[Stored items]
This design comes from an exercise in tuning for small area and a short achievable clock period on the open sky130 flow, not from production work.
Only simulation tests tie the RTL to the original design; equivalence was not proved.

==> flow/design.v (outline; a module is shown in full before it is edited, if it fits) <==
// module ex_alu: 336 lines
// module ex_fa: 10 lines
// module ex_ha: 9 lines
// module ex_stage: 3639 lines
module ex_stage (
  input  logic              clk,
  input  logic              rst_n,
  input  ex_pkg::alu_op_e   alu_operator_i,
  input  ex_pkg::word_t     alu_operand_a_i,
  input  ex_pkg::word_t     alu_operand_b_i,
  input  ex_pkg::word_t     alu_operand_c_i,
  input  logic              alu_en_i,
  input  ex_pkg::mul_op_e   mult_operator_i,
  input  ex_pkg::word_t     mult_operand_a_i,
  input  ex_pkg::word_t     mult_operand_b_i,
  input  ex_pkg::word_t     mult_operand_c_i,
  input  logic              mult_en_i,
  input  logic              csr_access_i,
  input  ex_pkg::word_t     csr_rdata_i,
  input  logic              branch_in_ex_i,
  input  ex_pkg::reg_addr_t regfile_alu_waddr_i,
  input  logic              regfile_alu_we_i,
  input  ex_pkg::reg_addr_t regfile_waddr_i,
  input  logic              regfile_we_i,
  input  logic              lsu_en_i,
  input  ex_pkg::word_t     lsu_rdata_i,
  input  logic              lsu_ready_ex_i,
  input  logic              lsu_err_i,
  input  logic              wb_ready_i,
  output ex_pkg::reg_addr_t regfile_alu_waddr_fw_o,
  output logic              regfile_alu_we_fw_o,
  output ex_pkg::word_t     regfile_alu_wdata_fw_o,
  output ex_pkg::reg_addr_t regfile_waddr_wb_o,
  output logic              regfile_we_wb_o,
  output ex_pkg::word_t     regfile_wdata_wb_o,
  output ex_pkg::word_t     jump_target_o,
  output logic              branch_decision_o,
  output logic              mult_multicycle_o,
  output logic              ex_ready_o,
  output logic              ex_valid_o
);
  // ...
==> flow/flow/run.sh <==
#!/bin/bash
# The standard layout, with two changes to how it is made:
# - the port buffers are plain buffers (sky130_fd_sc_hd__buf_1) instead of the delay
#   cell buffer_ports picks by itself;
# - the buffers synthesis put in are taken out at floorplan (REMOVE_ABC_BUFFERS), and
#   the resizer buffers the nets again where timing and slew need it.
set -euo pipefail
export BUFFER_PORTS_ARGS="-buffer_cell sky130_fd_sc_hd__buf_1"
export REMOVE_ABC_BUFFERS=1
bash standard.sh > standard.log 2>&1
==> flow/standard.sh <==
#!/bin/bash
# synth_recipe.tcl (not shown) runs the flow's synth.tcl, then flattens the netlist and writes it again
# the make line also repeats each setting of config.mk as NAME=value (left out here)
make -C /OpenROAD-flow-scripts/flow DESIGN_CONFIG=/design/flow/config.mk WORK_HOME=/design/flow/orfs CLKGATE_MAP_FILE= SYNTH_SCRIPT=/design/flow/synth_recipe.tcl "${@:-finish}"
==> flow/config.mk <==
export PLATFORM = sky130hd
export DESIGN_NAME = ex_stage
export DESIGN_NICKNAME = ex_stage
export VERILOG_FILES = /design/flow/design.v
export SDC_FILE = /design/flow/constraint.sdc
export NUM_CORES = 4
export LEC_CHECK = 0
export ABC_AREA = 1
export CAP_MARGIN = 20
export CORE_MARGIN = 2
export CORE_UTILIZATION = 40
export SETUP_SLACK_MARGIN = 3.25
export SLEW_MARGIN = 20
export SYNTH_HIERARCHICAL = 1
==> flow/constraint.sdc <==
create_clock -name core_clock -period 15.0 [get_ports {clk}]
set_input_delay 3.0000 -clock core_clock [delete_from_list [all_inputs] [get_ports {clk}]]
set_output_delay 3.0000 -clock core_clock [all_outputs]
set_load 0.01 [all_outputs]
==> metrics.md, run 1 <==
| Metric | Value |
|---|---|
| Sink of the worst hold path | `waddr_lsu_q[4]$_DFFE_PN0P_` |
| # DRC | `0` |
| Max_slew headroom | `21.4%` |
| Commonest cells after routing, fill and taps aside | `524 x xor2_1, 522 x fa_1, 494 x o22ai_1, 493 x nand3_1, 436 x nand2_1` |
| Ys async rst share | `20.0%` |
| Final WL | `139000 µm` |
| Outcome | `finished clean` |
| Cell Area, Synth | `32400 µm²` |
| CTS Buf Count | `5` |
| Synth Area in Adders | `39.2%` |
| Worst skew pair latency | `0.28 ns` |
| Compound-cell area share of the yosys netlist | `15.8%` |
| Met2 Use GR | `48.7%` |
| Fmax achieved | `86.1 MHz` |
| Mux cell area share after synthesis | `0.208%` |
| Area contributors post-synth | `fa_1 32%, xor2_1 14%, o22ai_1 9.6%, nand3_1 7.6%, ha_1 6.9%` |
| GRT Overall Usage | `32.2%` |
| # rows | `104` |
| Synth top area share | `32.2%` |
| Worst path bufs/invs | `5` |
| Layout cells sized above 1 | `7.33%` |
| Global-route wire length before repair | `202000 µm` |
| Sequential area share after synthesis | `3.58%` |
| Multi-input combinational cell count | `3256` |
| Simple-gate portion of the synthesized area | `16.1%` |
| Post-Place Cells | `5038` |
| Seq/total area | `3.34%` |
==> run 2: changes to the inputs <==
--- a/flow/config.mk
+++ b/flow/config.mk
@@ -9,6 +9,6 @@
 export CAP_MARGIN = 20
 export CORE_MARGIN = 2
 export CORE_UTILIZATION = 40
-export SETUP_SLACK_MARGIN = 3.25
+export SETUP_SLACK_MARGIN = 3
 export SLEW_MARGIN = 20
 export SYNTH_HIERARCHICAL = 1
==> metrics.md, run 2 <==
| Metric | Value |
|---|---|
| CP Capture Type | `primary output (unchanged)` |
| Num Clock Sinks | `40 (unchanged)` |
| Core Region | `80400 µm² (unchanged)` |
| Hold path cells | `1 (unchanged)` |
| Final Max Slew Viols | `0 (unchanged)` |
| Routed Antenna Nets | `0 (unchanged)` |
| Worst slew pin tran | `1.15 ns (was 1.17 ns)` |
| Most used cell, CP | `fa_1 (unchanged)` |
| Number of global-route vias before repair | `31596 (was 31764)` |
| Iter 0 DRT Violations | `4100 (was 4016)` |
| I/O Buffers | `258 (unchanged)` |
| Global-route wire length before repair | `201000 µm (was 202000 µm)` |
| Startpoint types | `input pin (unchanged)` |
| Worst r2r src | `state_q$_DFFE_PN0P_ (unchanged)` |
| #FFs+latches synth | `40 (unchanged)` |
| Largest net degree at the start of global routing | `51 (unchanged)` |
| Clk buf depth | `2 (unchanged)` |
| IO Pins | `401 (unchanged)` |
| Root buffer cell | `clkbuf_16 (unchanged)` |
| H-tree levels | `2 (unchanged)` |
| Post-Syn Instances | `4038 (unchanged)` |
| Main synth FF type | `edfxtp_1 (unchanged)` |
| Mapped Avg Cell Area | `8.03 µm² (unchanged)` |
| Worst clock skew | `0.00673 ns (was 0.00738 ns)` |
| Drt pass-1 iters | `9 (was 8)` |
| CTS tree | `yes (unchanged)` |
| Worst R2R Path Depth | `7 (unchanged)` |
| NumNets Final | `4979 (was 5012)` |
| Synth warnings | `8 (unchanged)` |
| Max reg flops | `32 (unchanged)` |
| Slowest CP cell | `o21ai_2 (was o21ai_4)` |
| Die width | `289 µm (unchanged)` |
| Post-synth cell types | `52 (unchanged)` |
| Die area | `83300 µm² (unchanged)` |
| Largest area contributor in the netlist | `fa_1 (unchanged)` |
| Commonest cells after routing, fill and taps aside | `524 x xor2_1, 522 x fa_1, 495 x o22ai_1, 493 x nand3_1, 443 x nand2_1 (was 524 x xor2_1, 522 x fa_1, 494 x o22ai_1, 493 x nand3_1, 436 x nand2_1)` |
| WL per Instance | `26.8 µm (was 27.3 µm)` |
| Reg-to-Reg End | `waddr_lsu_q[2]$_DFFE_PN0P_ (unchanged)` |
| Antenna violations before repair | `5 (unchanged)` |
| Setup TNS | `0 ns (unchanged)` |
| Worst skew pair latency | `0.28 ns (about the same)` |
| Worst path bufs/invs | `4 (was 5)` |
| CP Data Required Time | `12.00 ns (about the same)` |
| CP arrival | `8.89 ns (was 8.62 ns)` |
| Placed cell areas | `33700 µm² (unchanged)` |
| RSZ-0062 raised after global routing | `true (unchanged)` |
| Most frequent cell after synthesis | `xor2_1 (unchanged)` |
| Final WL | `136000 µm (was 139000 µm)` |
| Ys async rst share | `20.0% (unchanged)` |
| Hold slack | `0.512 ns (about the same)` |
| Top post-synthesis cells by count | `524 x xor2_1, 522 x fa_1, 495 x o22ai_1 (unchanged)` |
| Global route overflow | `0 (unchanged)` |
| Largest register by flop count | `prod_q (unchanged)` |
| Vias per inst | `6.28 (was 6.30)` |
| Largest fanout on the critical path | `16 (unchanged)` |
| Biggest regs | `prod_q (32), waddr_lsu_q (6) (unchanged)` |
| Setup violators final | `0 (unchanged)` |
| Final hold vios | `0 (unchanged)` |
| Die height | `289 µm (unchanged)` |
| # rows | `104 (unchanged)` |
| Reg2reg setup slack | `12.52 ns (was 12.49 ns)` |
| Sink of the worst hold path | `waddr_lsu_q[4]$_DFFE_PN0P_ (unchanged)` |
| Crit path max-delay family | `adder cells (unchanged)` |
| CP max stage delay | `0.78 ns (was 0.59 ns)` |
| Cell Area, Synth | `32400 µm² (unchanged)` |
| Min Tclk post-route | `11.89 ns (was 11.62 ns)` |
| Fmax achieved | `84.1 MHz (was 86.1 MHz)` |
| CTS Buf Count | `5 (unchanged)` |
| Number of enable flip-flop cells after synthesis | `32 (unchanged)` |
| Sequential area share after synthesis | `3.58% (unchanged)` |
| Outcome | `finished clean (unchanged)` |
| Tcrit/Tclk final | `79.2% (was 77.5%)` |
| GRT Overall Usage | `31.9% (was 32.2%)` |
| Clock Pin Slew Worst Setup and Hold Paths | `0.06 ns (about the same)` |
| Detailed Place HPWL | `97200 µm (unchanged)` |
| Area Growth Syn to Fin | `5.16% (was 7.38%)` |
| CP Cell Sequence | `clkbuf_2 > inv_1 > o21ai_2 > buf_4 > o22ai_1 > xor2_1 > fa_1 > fa_1 > fa_1 > fa_1 > fa_1 > ha_1 > nand2_1 > nand2_1 > a31oi_1 > o21bai_1 > a21oi_1 > nand3_1 > nand2_1 > buf_1 (was clkbuf_2 > inv_1 > o21ai_4 > buf_4 > o22ai_1 > xor2_1 > fa_1 > fa_1 > fa_1 > fa_1 > fa_1 > ha_1 > nand2_1 > nor2_2 > inv_1 > nor2_1 > nand2_1 > nand3_1 > nand2_1 > clkbuf_2)` |
| Post-route cell area | `34100 µm² (was 34800 µm²)` |
| WS Path Type | `in -> out (unchanged)` |
| Max_slew headroom | `23.2% (was 21.4%)` |
| Gpl congestion | `0.979 (unchanged)` |
| Synth top area share | `32.2% (unchanged)` |
| Vias | `31755 (was 32029)` |
| Hold Startpoint | `waddr_lsu_q[4]$_DFFE_PN0P_ (unchanged)` |
| Maxcap violations | `0 (unchanged)` |
| Area contributors post-synth | `fa_1 32%, xor2_1 14%, o22ai_1 9.6%, nand3_1 7.6%, ha_1 6.9% (unchanged)` |
| Min-Delay Path Class | `reg -> reg (unchanged)` |
| # DRC | `0 (unchanged)` |
| Commonest non-fill, non-tap cell in the layout | `xor2_1 (unchanged)` |
| Initial Util | `40.3% (unchanged)` |
| Layout cells sized above 1 | `5.99% (was 7.33%)` |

Assignment:
Your response should be each line that includes the word "async", copied from the records.

Solution for this task:
| Ys async rst share | `20.0%` |
| Ys async rst share | `20.0% (unchanged)` |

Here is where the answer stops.